Il ne se passe pas une journée sans que nos pensées et nos paroles ne soient pas dirigées vers une réflexion sur l’argent. Comme sujet universel de discussions et de tergiversations, on ne peut pas demander mieux.

 

Notre préoccupation, afin de s’assurer d’avoir suffisamment d’argent ou de maintenir son avoir, est constante. Bien qu’elle engendre de l’incertitude, du stress ou de la peur (la péniaphobie soit la peur de la pauvreté), on continue d’être obsédé par notre situation financière et de l’état de l’économie en général. On ne cesse jamais d’invoquer, dans notre langage quotidien, l’importance de l’argent que ce soit pour la valoriser (on songe à sa puissance ou à l’accroissement du statut social), la dénigrer (jeter l’argent par les fenêtres), lui donner une valeur hors du commun (« c’est l’argent qui gouverne le monde », dixit Jean Dion ou en avoir pour son argent), ou tout simplement pour tenter de trouver des moyens pour en avoir suffisamment afin de bien vivre. Faisons-nous vraiment la différenciation entre les besoins et les envies quand vient le temps de dépenser ?

 

« Le temps, c’est de l’argent », nous a dit Benjamin Franklin. Pourtant, il y a amplement plus de valeurs cruciales dans la vie qui devraient prendre une place beaucoup plus prépondérante. Que l’on pense à l’amour, l’amitié, l’honnêteté, le courage, la liberté et combien d’autres. « Lorsque l’argent devient le substitut de valeurs morales, il ne nous reste plus qu’à prier », nous a bien précisé Nacira Boukli-Hacene. Il ne faut pas oublier que l’argent est une mesure de quantité et d’évaluation de notre train de vie, tandis que la plupart des valeurs humaines sont des mesures de qualité.

 

Est-ce qu’il existe un terme dans la langue française (et probablement dans toutes les langues) qui a autant de synonymes ? L’argent peut être aussi appelé : au Québec, piastre, pognon, fric, foin, monnaie, magot, billet, bidou, cash, dollar, espèces et en France, flouze, balle, bille, blé, brique, ronds, radis, oseille, denier et j’en passe.
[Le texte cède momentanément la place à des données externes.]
## src/rtl/seq_chunk_adder_pkg.sv

```systemverilog
// Shared types and sizing helpers for the chunked sequential adder.
package adder_pkg;

  typedef enum logic [1:0] {
    ST_IDLE = 2'd0,
    ST_BUSY = 2'd1,
    ST_DONE = 2'd2
  } state_e;

  function automatic int calc_nchunk(input int width, input int chunk);
    return width / chunk;
  endfunction

  // A single-chunk configuration still needs a 1-bit counter to exist.
  function automatic int calc_cnt_w(input int nchunk);
    return (nchunk > 1) ? $clog2(nchunk) : 1;
  endfunction

endpackage

```

## src/rtl/chunk_adder.sv

```systemverilog
// Combinational CHUNK-bit ripple adder; also exposes the carry into its top bit
// so the caller can form signed overflow on the final chunk.
module chunk_adder #(
  parameter int CHUNK = 3
) (
  input  logic [CHUNK-1:0] a,
  input  logic [CHUNK-1:0] b,
  input  logic             ci,
  output logic [CHUNK-1:0] s,
  output logic             co,
  output logic             c_msb_in
);

  logic [CHUNK-1:0] w_cvec;
  logic             w_c;

  // Bit-serial ripple: w_cvec[i] records the carry entering bit i.
  always_comb begin
    w_c    = ci;
    w_cvec = {CHUNK{1'b0}};
    s      = {CHUNK{1'b0}};
    for (int i = 0; i < CHUNK; i++) begin
      w_cvec[i] = w_c;
      s[i]      = a[i] ^ b[i] ^ w_c;
      w_c       = (a[i] & b[i]) | (w_c & (a[i] ^ b[i]));
    end
  end

  assign co       = w_c;
  assign c_msb_in = w_cvec[CHUNK-1];

endmodule

```

## src/rtl/seq_chunk_adder.sv

```systemverilog
// Multi-cycle adder/subtractor: CHUNK bits per clock with a registered ripple
// carry, valid/ready on both sides.
module seq_chunk_adder
  import adder_pkg::*;
#(
  parameter int WIDTH = 12,
  parameter int CHUNK = 3
) (
  input  logic             clk,
  input  logic             rst_n,
  input  logic             in_valid,
  output logic             in_ready,
  input  logic [WIDTH-1:0] a,
  input  logic [WIDTH-1:0] b,
  input  logic             cin,
  input  logic             sub,
  output logic             out_valid,
  input  logic             out_ready,
  output logic [WIDTH-1:0] s,
  output logic             cout,
  output logic             ovf
);

  localparam int NCHUNK = calc_nchunk(WIDTH, CHUNK);
  localparam int CNT_W  = calc_cnt_w(NCHUNK);
  localparam logic [CNT_W-1:0] LAST_CNT = CNT_W'(NCHUNK - 1);

  if ((WIDTH < 2) || (CHUNK < 1) || ((WIDTH % CHUNK) != 0)) begin : g_bad_params
    $error("seq_chunk_adder: WIDTH must be >= 2 and an exact multiple of CHUNK >= 1");
  end

  state_e           r_state;
  state_e           w_next;
  logic [WIDTH-1:0] r_a;
  logic [WIDTH-1:0] r_b;
  logic [WIDTH-1:0] r_s;
  logic             r_carry;
  logic             r_cout;
  logic             r_ovf;
  logic [CNT_W-1:0] r_cnt;

  int               w_base;
  logic [CHUNK-1:0] w_a_chunk;
  logic [CHUNK-1:0] w_b_chunk;
  logic [CHUNK-1:0] w_sum;
  logic             w_co;
  logic             w_msb_in;
  logic             w_last;
  logic             w_accept;

  assign w_base    = int'(r_cnt) * CHUNK;
  assign w_a_chunk = r_a[w_base +: CHUNK];
  assign w_b_chunk = r_b[w_base +: CHUNK];
  assign w_last    = (r_cnt == LAST_CNT);
  assign w_accept  = (r_state == ST_IDLE) && in_valid;

  chunk_adder #(
    .CHUNK(CHUNK)
  ) u_chunk_adder (
    .a       (w_a_chunk),
    .b       (w_b_chunk),
    .ci      (r_carry),
    .s       (w_sum),
    .co      (w_co),
    .c_msb_in(w_msb_in)
  );

  // State register.
  always_ff @(posedge clk or negedge rst_n) begin
    if (!rst_n) begin
      r_state <= ST_IDLE;
    end else begin
      r_state <= w_next;
    end
  end

  // Next-state logic.
  always_comb begin
    w_next = r_state;
    case (r_state)
      ST_IDLE: if (in_valid)  w_next = ST_BUSY; else w_next = ST_IDLE;
      ST_BUSY: if (w_last)    w_next = ST_DONE; else w_next = ST_BUSY;
      ST_DONE: if (out_ready) w_next = ST_IDLE; else w_next = ST_DONE;
      default: w_next = ST_IDLE;
    endcase
  end

  // Operand capture and per-chunk accumulation; subtraction is a + ~b + 1.
  always_ff @(posedge clk or negedge rst_n) begin
    if (!rst_n) begin
      r_a     <= {WIDTH{1'b0}};
      r_b     <= {WIDTH{1'b0}};
      r_s     <= {WIDTH{1'b0}};
      r_carry <= 1'b0;
      r_cout  <= 1'b0;
      r_ovf   <= 1'b0;
      r_cnt   <= {CNT_W{1'b0}};
    end else if (w_accept) begin
      r_a     <= a;
      r_b     <= sub ? ~b : b;
      r_carry <= sub ? 1'b1 : cin;
      r_cnt   <= {CNT_W{1'b0}};
    end else if (r_state == ST_BUSY) begin
      r_s[w_base +: CHUNK] <= w_sum;
      r_carry              <= w_co;
      r_cnt                <= r_cnt + {{(CNT_W-1){1'b0}}, 1'b1};
      if (w_last) begin
        r_cout <= w_co;
        r_ovf  <= w_msb_in ^ w_co;
      end
    end
  end

  assign in_ready  = (r_state == ST_IDLE);
  assign out_valid = (r_state == ST_DONE);
  assign s         = r_s;
  assign cout      = r_cout;
  assign ovf       = r_ovf;

endmodule

```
Pourquoi autant de mots argotiques ou populaires pour désigner une notion aussi fugace, fuyante, furtive, temporelle et changeante ?

 

L’argent s’associe aussi beaucoup avec des adjectifs très variés : l’argent peut être sale, comptant, inodore (n’a pas d’odeur), facile, liquide (qui vient de l’italien liquido voulant dire fluide, idéal pour des transactions rapides). La monnaie se veut aussi être sonnante et trébuchante : on peut même la blanchir, la récolter, la gaspiller, l’amasser. « Tant de gens usent leur santé à s’enrichir, d’autres leur fortune à retrouver la santé », ironise A.J. Reb Materila.

 

N’oublions surtout pas ce proverbe de P.T. Barnum qui nous dit que « l’argent est un bon valet et un mauvais maitre ». Toutefois, gardons en mémoire qu’il existait, en 2020, plus de 3 228 milliardaires par le monde et plus de 20 millions de millionnaires. Le mot de la fin est celui de l’Abbé Pierre qui a dit « Avec tout l’argent du monde, on ne fait pas des hommes : on les dégrade ».